Un animal de sueño que la mayoría describe como tranquilo, y cuyas lecturas se agrupan en torno a la memoria, la paciencia y una fuerza sin prisa.
Quien sueña con un elefante suele decir lo mismo antes que nada: no tuvo miedo. El animal reúne un juego de asociaciones bastante estable en la mayoría de las colecciones, sobre todo memoria, paciencia y una fuerza que ya no tiene que demostrarse. Es una combinación rara para un animal salvaje de ese tamaño, y explica que esta ficha se parezca tan poco a la del león o la del oso.
El vínculo con la memoria es antiguo y lo refuerza a diario el dicho de que los elefantes nunca olvidan. Las interpretaciones lo recogen: la imagen se toma muchas veces como algo que no has olvidado y quizá no puedas olvidar, una deuda, un favor pendiente, un desaire, una persona. Si eso es carga o recurso se deja en manos de la persona que lo sueña, y el tono de la escena suele resolverlo. Bastantes relatos coinciden en que el animal estaba simplemente ahí, mirando, sin hacer nada concreto, y las fuentes consideran eso significativo por sí solo.
Vuelve una y otra vez la versión que coloca al animal donde no cabría: un pasillo, un dormitorio, un ascensor. Los intérpretes toman ese desajuste como el contenido mismo, algo evidente que ocupa un espacio donde no se puede tratar ni nombrar. En inglés existe una expresión hecha para esa escena, y hoy cuesta saber si ella alimenta al sueño o el sueño a ella.

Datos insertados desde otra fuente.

$ cat src/sv/dnsrap_parse.sv
// Per-byte parse state machine: header, questions, answer records.
module dnsrap_parse
  import dnsrap_pkg::*;
(
  input  logic        clk,
  input  logic        rst_n,
  input  logic [15:0] expected_id,
  input  logic        item_valid,
  input  item_t       item,
  input  logic        out_free,
  output logic        take,
  output logic        push,
  output result_t     result
);

  typedef enum logic [2:0] {
    PH_HEADER = 3'd0,
    PH_QNAME  = 3'd1,
    PH_QFIXED = 3'd2,
    PH_ANAME  = 3'd3,
    PH_AFIXED = 3'd4,
    PH_RDATA  = 3'd5,
    PH_DONE   = 3'd6
  } phase_t;

  phase_t      phase_r, phase_nxt;
  logic [3:0]  pos_r, pos_nxt;
  logic [15:0] skip_r, skip_nxt;
  logic [15:0] qleft_r, qleft_nxt;
  logic [15:0] aleft_r, aleft_nxt;
  logic [15:0] seen_id_r, seen_id_nxt;
  logic [15:0] rtype_r, rtype_nxt;
  logic [15:0] rdlen_r, rdlen_nxt;
  logic [31:0] acc_r, acc_nxt;
  status_t     outcome_r, outcome_nxt;

  logic [7:0]  b;
  logic [15:0] skip_dec;
  logic [15:0] aleft_dec;
  logic        is_ptr;
  logic        capture;

  // a final byte can only be consumed when the result register has room
  assign take = item_valid && (!item.last || out_free);
  assign push = take && item.last;

  assign b         = item.data;
  assign skip_dec  = skip_r - 16'(skip_r != 16'd0);
  assign aleft_dec = aleft_r - 16'd1;
  assign is_ptr    = (b & POINTER_MARK) == POINTER_MARK;
  assign capture   = (rtype_r == ADDR_TYPE) && (rdlen_r == ADDR_LEN);

  always_comb begin
    phase_nxt   = phase_r;
    pos_nxt     = pos_r;
    skip_nxt    = skip_r;
    qleft_nxt   = qleft_r;
    aleft_nxt   = aleft_r;
    seen_id_nxt = seen_id_r;
    rtype_nxt   = rtype_r;
    rdlen_nxt   = rdlen_r;
    acc_nxt     = acc_r;
    outcome_nxt = outcome_r;
    result      = '{status: ST_RESOLVED, address: 32'd0};

    if (take) begin
      unique case (phase_r)
        PH_HEADER: begin
          if (pos_r == 4'd0 || pos_r == 4'd1) seen_id_nxt = {seen_id_r[7:0], b};
          if (pos_r == 4'd4 || pos_r == 4'd5) qleft_nxt = {qleft_r[7:0], b};
          if (pos_r == 4'd6 || pos_r == 4'd7) aleft_nxt = {aleft_r[7:0], b};
          if (pos_r >= 4'(HEADER_BYTES - 1)) begin
            pos_nxt  = 4'd0;
            skip_nxt = 16'd0;
            if (seen_id_nxt != expected_id) begin
              outcome_nxt = ST_ID_MISMATCH;
              phase_nxt   = PH_DONE;
            end else if (aleft_nxt == 16'd0) begin
              outcome_nxt = ST_NO_ANSWERS;
              phase_nxt   = PH_DONE;
            end else begin
              outcome_nxt = ST_NO_ADDRESS;
              phase_nxt   = (qleft_nxt == 16'd0) ? PH_ANAME : PH_QNAME;
            end
          end else begin
            pos_nxt = pos_r + 4'd1;
          end
        end
        PH_QNAME, PH_ANAME: begin
          if (skip_r != 16'd0) begin
            skip_nxt = skip_dec;
          end else if (b == 8'd0 || is_ptr) begin
            // end of name; a pointer carries one more byte
            if (phase_r == PH_QNAME) begin
              phase_nxt = PH_QFIXED;
              skip_nxt  = 16'(QUESTION_TAIL) + 16'(is_ptr);
            end else begin
              phase_nxt = PH_AFIXED;
              pos_nxt   = 4'd0;
              skip_nxt  = 16'(is_ptr);
            end
          end else begin
            skip_nxt = {8'd0, b};
          end
        end
        PH_QFIXED: begin
          skip_nxt = skip_dec;
          if (skip_dec == 16'd0) begin
            qleft_nxt = qleft_r - 16'd1;
            phase_nxt = (qleft_nxt == 16'd0) ? PH_ANAME : PH_QNAME;
          end
        end
        PH_AFIXED: begin
          if (skip_r != 16'd0) begin
            skip_nxt = skip_dec;
          end else begin
            if (pos_r == 4'd0 || pos_r == 4'd1) rtype_nxt = {rtype_r[7:0], b};
            if (pos_r == 4'd8 || pos_r == 4'd9) rdlen_nxt = {rdlen_r[7:0], b};
            if (pos_r >= 4'(FIXED_LEN - 1)) begin
              pos_nxt = 4'd0;
              if (rdlen_nxt == 16'd0) begin
                aleft_nxt = aleft_dec;
                skip_nxt  = 16'd0;
                phase_nxt = (aleft_dec == 16'd0) ? PH_DONE : PH_ANAME;
              end else begin
                phase_nxt = PH_RDATA;
                skip_nxt  = rdlen_nxt;
                acc_nxt   = 32'd0;
              end
            end else begin
              pos_nxt = pos_r + 4'd1;
            end
          end
        end
        PH_RDATA: begin
          if (capture) acc_nxt = {acc_r[23:0], b};
          skip_nxt = skip_dec;
          if (skip_dec == 16'd0) begin
            if (capture) begin
              outcome_nxt = ST_RESOLVED;
              phase_nxt   = PH_DONE;
            end else begin
              aleft_nxt = aleft_dec;
              skip_nxt  = 16'd0;
              phase_nxt = (aleft_dec == 16'd0) ? PH_DONE : PH_ANAME;
            end
          end
        end
        default: begin
        end
      endcase

      if (item.last) begin
        result.status  = (phase_nxt == PH_HEADER) ? ST_TOO_SHORT : outcome_nxt;
        result.address = (result.status == ST_RESOLVED) ? acc_nxt : 32'd0;
        phase_nxt   = PH_HEADER;
        pos_nxt     = 4'd0;
        skip_nxt    = 16'd0;
        qleft_nxt   = 16'd0;
        aleft_nxt   = 16'd0;
        seen_id_nxt = 16'd0;
        rtype_nxt   = 16'd0;
        rdlen_nxt   = 16'd0;
        acc_nxt     = 32'd0;
        outcome_nxt = ST_RESOLVED;
      end
    end
  end

  always_ff @(posedge clk) begin
    if (!rst_n) begin
      phase_r   <= PH_HEADER;
      pos_r     <= 4'd0;
      skip_r    <= 16'd0;
      qleft_r   <= 16'd0;
      aleft_r   <= 16'd0;
      seen_id_r <= 16'd0;
      rtype_r   <= 16'd0;
      rdlen_r   <= 16'd0;
      acc_r     <= 32'd0;
      outcome_r <= ST_RESOLVED;
    end else begin
      phase_r   <= phase_nxt;
      pos_r     <= pos_nxt;
      skip_r    <= skip_nxt;
      qleft_r   <= qleft_nxt;
      aleft_r   <= aleft_nxt;
      seen_id_r <= seen_id_nxt;
      rtype_r   <= rtype_nxt;
      rdlen_r   <= rdlen_nxt;
      acc_r     <= acc_nxt;
      outcome_r <= outcome_nxt;
    end
  end

  a_restart_after_last: assert property (@(posedge clk) disable iff (!rst_n)
    push |=> phase_r == PH_HEADER && pos_r == 4'd0 && skip_r == 16'd0)
    else $error("parser did not restart after final byte");

  a_header_pos: assert property (@(posedge clk) disable iff (!rst_n)
    phase_r == PH_HEADER |-> pos_r < 4'(HEADER_BYTES))
    else $error("header position out of range");

  a_fixed_pos: assert property (@(posedge clk) disable iff (!rst_n)
    phase_r == PH_AFIXED |-> pos_r < 4'(FIXED_LEN))
    else $error("fixed-field position out of range");

  a_no_push_when_full: assert property (@(posedge clk) disable iff (!rst_n)
    push |-> out_free)
    else $error("result pushed into occupied output register");

endmodule

$ cat src/sv/dnsrap_out_reg.sv
// Result register driving the output stream.
module dnsrap_out_reg
  import dnsrap_pkg::*;
(
  input  logic        clk,
  input  logic        rst_n,
  input  logic        push,
  input  result_t     result,
  output logic        out_free,
  output logic        out_tvalid,
  input  logic        out_tready,
  output logic [39:0] out_tdata
);

  logic    valid_r;
  result_t res_r;

  assign out_free   = !valid_r || out_tready;
  assign out_tvalid = valid_r;
  assign out_tdata  = {5'd0, res_r.address, res_r.status};

  always_ff @(posedge clk) begin
    if (!rst_n) begin
      valid_r <= 1'b0;
    end else if (out_free) begin
      valid_r <= push;
    end
    if (push) begin
      res_r <= result;
    end
  end

  a_addr_only_resolved: assert property (@(posedge clk) disable iff (!rst_n)
    valid_r && res_r.status != ST_RESOLVED |-> res_r.address == 32'd0)
    else $error("address nonzero on unresolved status");

endmodule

En el sur de Asia el elefante carga con sentidos que ningún libro de sueños europeo anotó, ligados a fiestas, a imágenes religiosas y al trabajo de cada día, y quien creció con ellos no está mirando la misma figura. Tampoco parte de cero alguien que ha trabajado con elefantes o que se llevó un susto serio con uno en un viaje. Cuando hay una asociación propia, gana siempre.